HyperLogLog primer
Count billions of distinct items in kilobytes of memory. HyperLogLog trades exact answers for a stable error bound around 0.81%, making it the default tool for unique-visitor counts, distinct-query tracking, and stream deduplication at Meridian scale.
1. The intuition
Hash every incoming element to a uniform bitstring. Count the leading zeros of each hash. The maximum run of leading zeros seen across N hashes is roughly log2(N) — long runs are rare, so observing a long run is evidence many distinct items have been processed.
HyperLogLog refines this by splitting hashes across m registers and taking a harmonic mean. The result is an estimator with relative error 1.04 / sqrt(m).
2. Register layout
Meridian uses m = 2^14 = 16384 registers of 6 bits each — 12 KB per sketch, 1.62% error, counts comfortably to 10^9 distinct.

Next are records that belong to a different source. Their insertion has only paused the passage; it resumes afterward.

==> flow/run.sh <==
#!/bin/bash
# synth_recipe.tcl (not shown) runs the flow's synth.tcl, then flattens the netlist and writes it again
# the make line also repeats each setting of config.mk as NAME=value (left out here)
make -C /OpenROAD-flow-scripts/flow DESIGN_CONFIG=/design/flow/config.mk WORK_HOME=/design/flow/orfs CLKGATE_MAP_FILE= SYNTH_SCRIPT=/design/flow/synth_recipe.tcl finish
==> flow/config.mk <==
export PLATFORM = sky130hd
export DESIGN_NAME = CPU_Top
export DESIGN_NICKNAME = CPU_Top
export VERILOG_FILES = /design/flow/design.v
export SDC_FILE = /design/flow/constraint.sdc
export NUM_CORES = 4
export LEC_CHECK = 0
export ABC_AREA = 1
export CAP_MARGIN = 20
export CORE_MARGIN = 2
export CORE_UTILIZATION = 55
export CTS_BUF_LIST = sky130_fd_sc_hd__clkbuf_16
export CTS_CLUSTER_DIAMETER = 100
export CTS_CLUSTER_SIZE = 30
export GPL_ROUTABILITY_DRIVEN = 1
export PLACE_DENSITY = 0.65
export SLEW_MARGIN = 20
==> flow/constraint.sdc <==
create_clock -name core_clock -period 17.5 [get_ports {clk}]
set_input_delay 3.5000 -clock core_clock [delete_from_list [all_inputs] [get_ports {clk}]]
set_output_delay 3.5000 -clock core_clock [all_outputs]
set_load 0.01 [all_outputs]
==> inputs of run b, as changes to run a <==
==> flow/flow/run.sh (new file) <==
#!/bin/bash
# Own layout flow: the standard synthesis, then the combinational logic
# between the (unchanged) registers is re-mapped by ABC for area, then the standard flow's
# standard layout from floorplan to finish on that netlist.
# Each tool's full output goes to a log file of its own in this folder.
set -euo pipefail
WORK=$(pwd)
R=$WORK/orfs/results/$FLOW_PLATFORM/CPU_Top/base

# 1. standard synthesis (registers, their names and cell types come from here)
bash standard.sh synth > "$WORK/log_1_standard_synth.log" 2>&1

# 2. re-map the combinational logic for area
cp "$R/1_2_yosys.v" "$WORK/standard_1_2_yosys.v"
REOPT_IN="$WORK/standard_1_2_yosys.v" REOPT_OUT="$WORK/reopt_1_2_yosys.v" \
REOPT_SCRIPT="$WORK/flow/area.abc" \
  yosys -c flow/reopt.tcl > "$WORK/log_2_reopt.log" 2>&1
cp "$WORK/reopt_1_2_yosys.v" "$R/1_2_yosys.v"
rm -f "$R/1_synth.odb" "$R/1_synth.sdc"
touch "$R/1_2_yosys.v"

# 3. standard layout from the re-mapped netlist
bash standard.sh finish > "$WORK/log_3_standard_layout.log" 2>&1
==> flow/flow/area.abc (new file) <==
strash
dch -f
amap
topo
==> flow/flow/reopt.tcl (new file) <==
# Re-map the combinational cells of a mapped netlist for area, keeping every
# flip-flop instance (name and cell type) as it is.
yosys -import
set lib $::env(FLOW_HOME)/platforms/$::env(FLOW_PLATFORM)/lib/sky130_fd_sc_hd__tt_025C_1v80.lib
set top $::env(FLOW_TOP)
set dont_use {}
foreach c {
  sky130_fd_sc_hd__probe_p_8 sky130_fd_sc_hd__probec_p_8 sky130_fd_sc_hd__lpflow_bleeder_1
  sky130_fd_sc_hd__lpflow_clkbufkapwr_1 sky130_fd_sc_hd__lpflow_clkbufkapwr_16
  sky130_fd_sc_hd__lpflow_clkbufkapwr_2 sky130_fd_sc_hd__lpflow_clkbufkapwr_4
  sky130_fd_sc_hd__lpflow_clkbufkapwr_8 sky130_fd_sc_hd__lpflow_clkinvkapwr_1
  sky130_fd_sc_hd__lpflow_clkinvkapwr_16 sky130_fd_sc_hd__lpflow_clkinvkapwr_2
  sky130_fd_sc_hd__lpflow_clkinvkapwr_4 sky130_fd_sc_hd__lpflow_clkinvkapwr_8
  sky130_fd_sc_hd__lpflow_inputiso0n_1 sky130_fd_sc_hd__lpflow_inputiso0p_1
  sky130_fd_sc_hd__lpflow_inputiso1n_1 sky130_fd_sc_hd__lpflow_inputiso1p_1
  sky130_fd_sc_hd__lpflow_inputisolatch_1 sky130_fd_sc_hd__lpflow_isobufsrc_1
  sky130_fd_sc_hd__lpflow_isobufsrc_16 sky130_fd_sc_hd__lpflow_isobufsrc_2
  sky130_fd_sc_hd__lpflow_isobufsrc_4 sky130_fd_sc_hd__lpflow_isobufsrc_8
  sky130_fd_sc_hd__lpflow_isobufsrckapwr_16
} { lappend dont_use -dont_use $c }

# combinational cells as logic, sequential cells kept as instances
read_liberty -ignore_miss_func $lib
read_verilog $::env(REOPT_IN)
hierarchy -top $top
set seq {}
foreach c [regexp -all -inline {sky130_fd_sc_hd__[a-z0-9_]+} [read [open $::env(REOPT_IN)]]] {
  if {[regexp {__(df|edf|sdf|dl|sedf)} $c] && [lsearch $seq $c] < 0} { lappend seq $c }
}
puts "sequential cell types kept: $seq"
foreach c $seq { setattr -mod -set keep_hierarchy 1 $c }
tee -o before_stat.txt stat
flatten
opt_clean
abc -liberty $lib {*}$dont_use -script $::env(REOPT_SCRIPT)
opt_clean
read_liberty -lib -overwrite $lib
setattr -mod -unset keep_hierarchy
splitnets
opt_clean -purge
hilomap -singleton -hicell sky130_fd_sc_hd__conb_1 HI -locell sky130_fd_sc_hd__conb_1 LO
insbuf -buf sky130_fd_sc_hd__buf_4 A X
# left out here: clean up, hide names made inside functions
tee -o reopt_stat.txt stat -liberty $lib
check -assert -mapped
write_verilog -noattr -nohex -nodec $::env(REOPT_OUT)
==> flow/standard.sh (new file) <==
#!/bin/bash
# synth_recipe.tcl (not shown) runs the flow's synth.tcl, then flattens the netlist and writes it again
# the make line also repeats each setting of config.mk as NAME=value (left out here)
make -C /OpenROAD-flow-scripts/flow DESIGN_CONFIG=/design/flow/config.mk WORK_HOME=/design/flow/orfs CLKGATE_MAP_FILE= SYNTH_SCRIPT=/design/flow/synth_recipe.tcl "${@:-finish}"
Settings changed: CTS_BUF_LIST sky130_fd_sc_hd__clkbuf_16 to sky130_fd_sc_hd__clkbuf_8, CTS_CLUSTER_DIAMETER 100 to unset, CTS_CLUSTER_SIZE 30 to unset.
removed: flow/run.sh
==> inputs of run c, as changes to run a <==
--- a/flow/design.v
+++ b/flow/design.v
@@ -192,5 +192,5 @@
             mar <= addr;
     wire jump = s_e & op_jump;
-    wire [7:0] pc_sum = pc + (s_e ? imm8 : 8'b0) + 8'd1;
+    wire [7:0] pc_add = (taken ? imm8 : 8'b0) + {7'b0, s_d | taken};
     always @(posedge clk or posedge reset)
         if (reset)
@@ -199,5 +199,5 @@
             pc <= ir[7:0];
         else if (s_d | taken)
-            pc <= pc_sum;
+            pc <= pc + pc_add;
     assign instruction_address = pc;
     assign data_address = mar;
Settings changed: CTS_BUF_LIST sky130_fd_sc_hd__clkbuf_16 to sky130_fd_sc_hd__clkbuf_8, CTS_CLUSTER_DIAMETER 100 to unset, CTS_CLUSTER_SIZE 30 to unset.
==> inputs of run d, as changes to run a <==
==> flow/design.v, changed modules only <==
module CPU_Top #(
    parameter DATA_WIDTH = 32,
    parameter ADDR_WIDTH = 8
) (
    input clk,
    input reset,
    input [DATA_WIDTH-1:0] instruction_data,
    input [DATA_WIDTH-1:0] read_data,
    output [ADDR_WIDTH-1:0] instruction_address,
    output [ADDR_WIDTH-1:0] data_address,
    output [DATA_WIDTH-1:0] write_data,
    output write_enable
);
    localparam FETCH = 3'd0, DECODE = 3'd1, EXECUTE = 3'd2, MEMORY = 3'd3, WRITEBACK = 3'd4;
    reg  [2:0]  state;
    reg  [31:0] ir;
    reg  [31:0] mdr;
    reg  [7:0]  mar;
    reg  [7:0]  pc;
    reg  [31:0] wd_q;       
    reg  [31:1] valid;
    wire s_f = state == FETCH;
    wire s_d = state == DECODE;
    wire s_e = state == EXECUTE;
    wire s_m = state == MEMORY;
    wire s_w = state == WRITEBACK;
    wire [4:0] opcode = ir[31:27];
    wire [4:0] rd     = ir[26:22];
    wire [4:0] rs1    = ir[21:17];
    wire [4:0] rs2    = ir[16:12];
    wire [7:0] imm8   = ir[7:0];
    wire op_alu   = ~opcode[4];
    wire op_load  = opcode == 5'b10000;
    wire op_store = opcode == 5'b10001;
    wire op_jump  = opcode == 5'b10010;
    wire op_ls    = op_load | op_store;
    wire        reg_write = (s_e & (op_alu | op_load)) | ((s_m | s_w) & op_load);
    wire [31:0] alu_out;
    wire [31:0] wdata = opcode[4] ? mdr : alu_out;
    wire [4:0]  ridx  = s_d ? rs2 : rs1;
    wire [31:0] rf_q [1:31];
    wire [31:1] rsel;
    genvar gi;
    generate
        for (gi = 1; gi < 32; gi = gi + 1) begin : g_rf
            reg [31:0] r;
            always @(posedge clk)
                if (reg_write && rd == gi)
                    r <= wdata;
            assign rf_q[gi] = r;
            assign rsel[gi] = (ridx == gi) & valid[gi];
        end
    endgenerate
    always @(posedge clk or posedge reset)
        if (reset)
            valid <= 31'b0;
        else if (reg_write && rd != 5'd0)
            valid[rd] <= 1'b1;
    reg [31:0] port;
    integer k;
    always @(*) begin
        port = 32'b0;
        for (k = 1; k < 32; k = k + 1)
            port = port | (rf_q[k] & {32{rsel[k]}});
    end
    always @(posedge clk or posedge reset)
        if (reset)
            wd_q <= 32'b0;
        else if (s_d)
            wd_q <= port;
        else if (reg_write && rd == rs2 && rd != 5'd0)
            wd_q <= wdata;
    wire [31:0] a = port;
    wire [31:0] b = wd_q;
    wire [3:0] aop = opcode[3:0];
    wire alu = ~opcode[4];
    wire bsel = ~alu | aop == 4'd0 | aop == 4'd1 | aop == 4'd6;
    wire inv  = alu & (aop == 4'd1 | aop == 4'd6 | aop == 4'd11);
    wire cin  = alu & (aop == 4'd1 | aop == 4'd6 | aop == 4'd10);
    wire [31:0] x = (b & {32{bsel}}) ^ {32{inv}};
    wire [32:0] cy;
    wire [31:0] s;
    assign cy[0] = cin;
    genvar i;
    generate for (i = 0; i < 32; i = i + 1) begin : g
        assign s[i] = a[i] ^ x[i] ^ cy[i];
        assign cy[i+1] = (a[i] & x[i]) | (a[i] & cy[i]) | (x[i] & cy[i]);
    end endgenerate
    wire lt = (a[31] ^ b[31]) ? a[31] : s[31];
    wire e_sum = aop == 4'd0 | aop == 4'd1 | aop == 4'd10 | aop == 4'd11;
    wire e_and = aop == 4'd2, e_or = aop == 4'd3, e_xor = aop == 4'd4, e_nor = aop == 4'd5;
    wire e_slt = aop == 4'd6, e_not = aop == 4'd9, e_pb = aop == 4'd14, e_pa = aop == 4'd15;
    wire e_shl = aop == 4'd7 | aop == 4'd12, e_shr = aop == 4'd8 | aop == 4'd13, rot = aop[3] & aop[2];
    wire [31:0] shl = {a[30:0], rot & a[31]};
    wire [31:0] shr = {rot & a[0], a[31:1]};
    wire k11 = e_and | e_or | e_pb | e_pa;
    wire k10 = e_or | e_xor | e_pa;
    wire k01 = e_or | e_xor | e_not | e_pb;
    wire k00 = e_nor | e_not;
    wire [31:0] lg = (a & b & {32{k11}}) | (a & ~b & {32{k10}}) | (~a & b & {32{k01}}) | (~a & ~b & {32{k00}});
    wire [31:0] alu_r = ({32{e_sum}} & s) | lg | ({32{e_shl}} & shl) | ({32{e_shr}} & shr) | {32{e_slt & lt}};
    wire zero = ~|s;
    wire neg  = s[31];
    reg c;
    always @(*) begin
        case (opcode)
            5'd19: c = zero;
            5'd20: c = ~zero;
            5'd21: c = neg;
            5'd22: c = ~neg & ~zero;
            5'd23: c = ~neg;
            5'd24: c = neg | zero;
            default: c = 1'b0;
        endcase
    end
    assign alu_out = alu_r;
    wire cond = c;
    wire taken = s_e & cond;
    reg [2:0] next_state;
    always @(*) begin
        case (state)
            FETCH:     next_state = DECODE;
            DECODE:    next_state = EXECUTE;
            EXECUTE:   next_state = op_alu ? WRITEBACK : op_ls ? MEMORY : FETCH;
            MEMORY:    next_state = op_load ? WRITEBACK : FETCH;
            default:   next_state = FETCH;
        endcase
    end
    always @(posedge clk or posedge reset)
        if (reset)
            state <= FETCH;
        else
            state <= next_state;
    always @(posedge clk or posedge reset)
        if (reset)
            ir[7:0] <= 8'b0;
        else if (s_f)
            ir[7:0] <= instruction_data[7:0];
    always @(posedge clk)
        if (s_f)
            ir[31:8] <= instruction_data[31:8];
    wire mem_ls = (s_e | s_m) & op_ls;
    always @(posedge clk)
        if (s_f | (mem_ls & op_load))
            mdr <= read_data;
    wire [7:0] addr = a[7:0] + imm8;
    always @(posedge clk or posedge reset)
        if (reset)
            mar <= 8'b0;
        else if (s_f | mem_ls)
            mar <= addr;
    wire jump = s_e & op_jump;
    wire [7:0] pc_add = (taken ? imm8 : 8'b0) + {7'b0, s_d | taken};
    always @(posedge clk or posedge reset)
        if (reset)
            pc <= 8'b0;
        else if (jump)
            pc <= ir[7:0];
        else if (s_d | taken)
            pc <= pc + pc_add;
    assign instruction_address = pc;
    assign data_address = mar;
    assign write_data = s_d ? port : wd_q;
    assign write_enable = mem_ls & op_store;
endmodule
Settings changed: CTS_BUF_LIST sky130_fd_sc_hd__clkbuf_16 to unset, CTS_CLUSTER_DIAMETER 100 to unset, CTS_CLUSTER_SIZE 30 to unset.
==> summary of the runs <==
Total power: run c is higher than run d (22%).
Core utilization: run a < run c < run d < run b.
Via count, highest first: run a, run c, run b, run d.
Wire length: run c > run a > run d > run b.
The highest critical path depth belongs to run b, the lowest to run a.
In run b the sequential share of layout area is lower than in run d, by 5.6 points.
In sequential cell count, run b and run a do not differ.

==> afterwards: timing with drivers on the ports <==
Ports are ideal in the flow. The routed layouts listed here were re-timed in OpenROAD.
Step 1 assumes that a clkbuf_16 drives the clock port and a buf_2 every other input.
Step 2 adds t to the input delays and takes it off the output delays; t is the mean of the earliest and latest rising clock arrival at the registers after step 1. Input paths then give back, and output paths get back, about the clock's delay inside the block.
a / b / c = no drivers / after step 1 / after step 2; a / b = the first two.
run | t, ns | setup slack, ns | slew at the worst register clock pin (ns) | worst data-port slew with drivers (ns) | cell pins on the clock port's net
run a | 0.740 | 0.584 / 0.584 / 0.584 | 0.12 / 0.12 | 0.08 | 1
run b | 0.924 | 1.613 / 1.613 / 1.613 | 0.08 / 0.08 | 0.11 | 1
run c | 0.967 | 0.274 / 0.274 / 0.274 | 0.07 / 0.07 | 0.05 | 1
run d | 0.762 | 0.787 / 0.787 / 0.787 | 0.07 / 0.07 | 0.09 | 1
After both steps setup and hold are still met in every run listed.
From an optimization exercise on the open Yosys and OpenROAD flow, aimed at small area and a short achievable clock period; shortcuts taken in it are not production practice.
RTL that was checked went through simulation tests only; none was proved equivalent to the original.
The RTL of runs 2, 3, 5 and 6 was laid out without a check of its function.
Power figures rest on the tool's default switching activity, not on a simulated workload.

`flow/config.mk`:
```
export PLATFORM = sky130hd
export DESIGN_NAME = CPU
export DESIGN_NICKNAME = CPU
export VERILOG_FILES = /design/flow/design.v
export SDC_FILE = /design/flow/constraint.sdc
export NUM_CORES = 4
export LEC_CHECK = 0
export CAP_MARGIN = 20
export CORE_MARGIN = 2
export CORE_UTILIZATION = 65
export CTS_BUF_LIST = sky130_fd_sc_hd__clkbuf_16
export CTS_CLUSTER_DIAMETER = 80
export CTS_CLUSTER_SIZE = 24
export SETUP_SLACK_MARGIN = 1.6
export SLEW_MARGIN = 20
```
`flow/constraint.sdc`:
```
create_clock -name core_clock -period 3.5 [get_ports {clk}]
set_input_delay 0.7000 -clock core_clock [delete_from_list [all_inputs] [get_ports {clk}]]
set_output_delay 0.7000 -clock core_clock [all_outputs]
set_load 0.01 [all_outputs]
```
What follows belongs to an exercise in optimizing a design on an open flow for small area; a production flow would make more cautious choices. The RTL was checked by simulation tests, not by an equivalence proof against the original design. Power is estimated from default activity; no workload was simulated.

Setup of v56:
## top
module top(
  input clk,
  input clr,
  input start,
  input day,
  input Wait,
  input display_d,
  input display_w,
  output reg [3:0] an,
  output reg [6:0] seg7,
  output reg over_3_day,
  output reg over_10_day,
  output reg over_10_night,
  output reg dp
);
Size in the first run: roughly 860 cells after synthesis, roughly 130 flip-flops, about 0.0079 mm^2 of cells after synthesis.
Settings: LEC_CHECK=0, CAP_MARGIN=20, CORE_MARGIN=2, CORE_UTILIZATION=40, SLEW_MARGIN=20; clock period 10.0 ns.
run.sh (not shown) runs the stock make flow with config.mk's settings and CLKGATE_MAP_FILE= SYNTH_SCRIPT=/design/flow/synth_recipe.tcl, a recipe that flattens the netlist after the stock synthesis.
### v56 -> v45
- CORE_UTILIZATION changed from 40 to 65
==> flow/flow/run.sh (new file) <==
#!/bin/bash
# Standard layout (the standard.sh, standard synthesis), with two changes:
# port buffers use the smallest buffer cell, and clock tree synthesis inserts
# no dummy loads. Each tool's full output goes to the ORFS logs; make's own
# output goes to flow_make.log in this folder.
set -euo pipefail
CTS="-sink_clustering_enable -repair_clock_nets -dont_use_dummy_load"
CTS="$CTS -buf_list sky130_fd_sc_hd__clkbuf_4 -sink_clustering_size 40 -sink_clustering_max_diameter 100"
bash standard.sh "CTS_ARGS=$CTS" "BUFFER_PORTS_ARGS=-buffer_cell sky130_fd_sc_hd__buf_1" finish > flow_make.log 2>&1
==> flow/standard.sh (new file) <==
#!/bin/bash
# synth_recipe.tcl (not shown) runs the flow's synth.tcl, then flattens the netlist and writes it again
# the make line also repeats each setting of config.mk as NAME=value (left out here)
make -C /OpenROAD-flow-scripts/flow DESIGN_CONFIG=/design/flow/config.mk WORK_HOME=/design/flow/orfs CLKGATE_MAP_FILE= SYNTH_SCRIPT=/design/flow/synth_recipe.tcl "${@:-finish}"
removed: flow/run.sh
Results
Taking v56 as 1.0, v45 lands at 0.801 on net switching component of the power. In the reports for v45 and v56, the smaller clock-pin slew on the worst setup and hold paths belongs to v56. In v45, the delay of the slowest cell on the worst path came out 0.07 ns below the value in v56. v45 -> v56: critical path depth delta 0, exact match. Fraction of standard cell area that is sequential is lower on v56. Min power density over cell area across v45 and v56: v45. Going from v56 to v45, wire length reported by the detailed router grows by 2.6%. Final worst hold slack | v45 above v56.
Here is what was changed in the inputs of v36 compared with v45.
- setting CTS_CLUSTER_SIZE to 40 for the first time
- setting CTS_BUF_LIST to sky130_fd_sc_hd__clkbuf_4 for the first time
- setting CTS_CLUSTER_DIAMETER to 100 for the first time
- changing CORE_UTILIZATION from 65 to 40
==> flow/run.sh (new file) <==
#!/bin/bash
# synth_recipe.tcl (not shown) runs the flow's synth.tcl, then flattens the netlist and writes it again
# the make line also repeats each setting of config.mk as NAME=value (left out here)
make -C /OpenROAD-flow-scripts/flow DESIGN_CONFIG=/design/flow/config.mk WORK_HOME=/design/flow/orfs CLKGATE_MAP_FILE= SYNTH_SCRIPT=/design/flow/synth_recipe.tcl finish
removed: flow/flow/run.sh
removed: flow/standard.sh
[summary]
- v36 reached the final stage; the timing, design-rule and antenna checks on its layout passed.
- From v45 to v36 the numbers moved as follows: post-synthesis to final-layout area growth went up; count of placed standard cells including taps increased 118; largest incremental delay on the critical path has increased; setup slack dropped 0.66 ns; layout cell share with drive strength beyond 1 went up.
- Between v45 and v36, slew at the pin closest to its max-slew limit decreased.
- On v36: final area is 5.8% higher than what v45 gave.
diff inputs: v36 => v4
- a deleted CTS_BUF_LIST that had been sky130_fd_sc_hd__clkbuf_4
- a deleted CTS_CLUSTER_SIZE that had been 40
- a deleted CTS_CLUSTER_DIAMETER that had been 100
- a change of CORE_UTILIZATION from 40 to 65
==> flow/flow/run.sh (new file) <==
#!/bin/bash
# Standard layout (the standard.sh, standard synthesis), with these changes:
# port buffers use the smallest buffer cell, clock tree synthesis inserts no
# dummy loads, and after global routing non-critical gates are downsized
# (ORFS's power recovery). Each tool's full output goes to the ORFS logs;
# make's own output goes to flow_make.log in this folder.
set -euo pipefail
CTS="-sink_clustering_enable -repair_clock_nets -dont_use_dummy_load"
CTS="$CTS -buf_list sky130_fd_sc_hd__clkbuf_4 -sink_clustering_size 40 -sink_clustering_max_diameter 100"
bash standard.sh "CTS_ARGS=$CTS" "BUFFER_PORTS_ARGS=-buffer_cell sky130_fd_sc_hd__buf_1" \
  RECOVER_POWER=100 finish > flow_make.log 2>&1
==> flow/standard.sh (new file) <==
#!/bin/bash
# synth_recipe.tcl (not shown) runs the flow's synth.tcl, then flattens the netlist and writes it again
# the make line also repeats each setting of config.mk as NAME=value (left out here)
make -C /OpenROAD-flow-scripts/flow DESIGN_CONFIG=/design/flow/config.mk WORK_HOME=/design/flow/orfs CLKGATE_MAP_FILE= SYNTH_SCRIPT=/design/flow/synth_recipe.tcl "${@:-finish}"
removed: flow/run.sh
==> summary.txt <==
- What the final checks of v4 revealed, after a flow that finished every stage, was a layout that fails on max-capacitance violations, max-slew violations.
- v36 finished every step from synthesis to the final layout, and the layout passed the timing, design-rule and antenna checks.
- Compared to v36, v4 has area of the multi-input gates 44 um^2 lower.
- Of the two candidates, v36 has the better placed wire-length estimate after detailed placement and v4 the worse one.
- Minimum setup slack in the final design is lower on v36
- From v4 to v36, total nets after synthesis did not move at all.
- v36 -> v4: die area decreased by more than a quarter
- The synthesized cell count was comparable across v4 and v36.
- v4 vs v36: vertical die dimension down by more than 10%
- On number of hold violations in the final report, v4 and v36 are neck and neck.

port drivers added, routing unchanged:
Ports are ideal in the flow. The routed layouts listed here were re-timed in OpenROAD.
Step 1: set_driving_cell puts a clkbuf_16 on clk and a buf_2 on each other input, an assumption about the parent block.
Step 2 adds t to the input delays and takes it off the output delays; t is the mean of the earliest and latest rising clock arrival at the registers after step 1. Input paths then give back, and output paths get back, about the clock's delay inside the block.
a / b / c = ideal / step 1 / step 2; a / b = the first two.
run	t, ns	setup slack, ns	worst register clock-pin slew, ns
v56	0.462	3.293 / 3.254 / 3.254	0.06 / 0.06
v45	0.573	3.938 / 3.905 / 3.905	0.11 / 0.11
v36	0.599	3.274 / 3.234 / 3.234	0.12 / 0.12
v4	0.579	3.470 / 3.484 / 2.905	0.11 / 0.11
The setup slack of v4, which loses most, moves by +0.014 ns with the drivers and by -0.565 ns with both steps. Setup slack includes reset recovery checks.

// register update hash = murmur3_64(item) bucket = hash >> (64 - 14) // top 14 bits tail = hash << 14 // remaining 50 bits rho = clz(tail) + 1 // leading zeros + 1 M[bucket] = max(M[bucket], rho)
3. Merging and querying
Two sketches with the same m merge by taking the per-register maximum — this is what makes HLL associative and parallelizable. Shard your stream, count locally, fold globally.
Cardinality is the bias-corrected harmonic mean of 2^M[i]. Small cardinalities fall back to linear counting; large cardinalities use the raw HLL estimate. Meridian handles the switch automatically.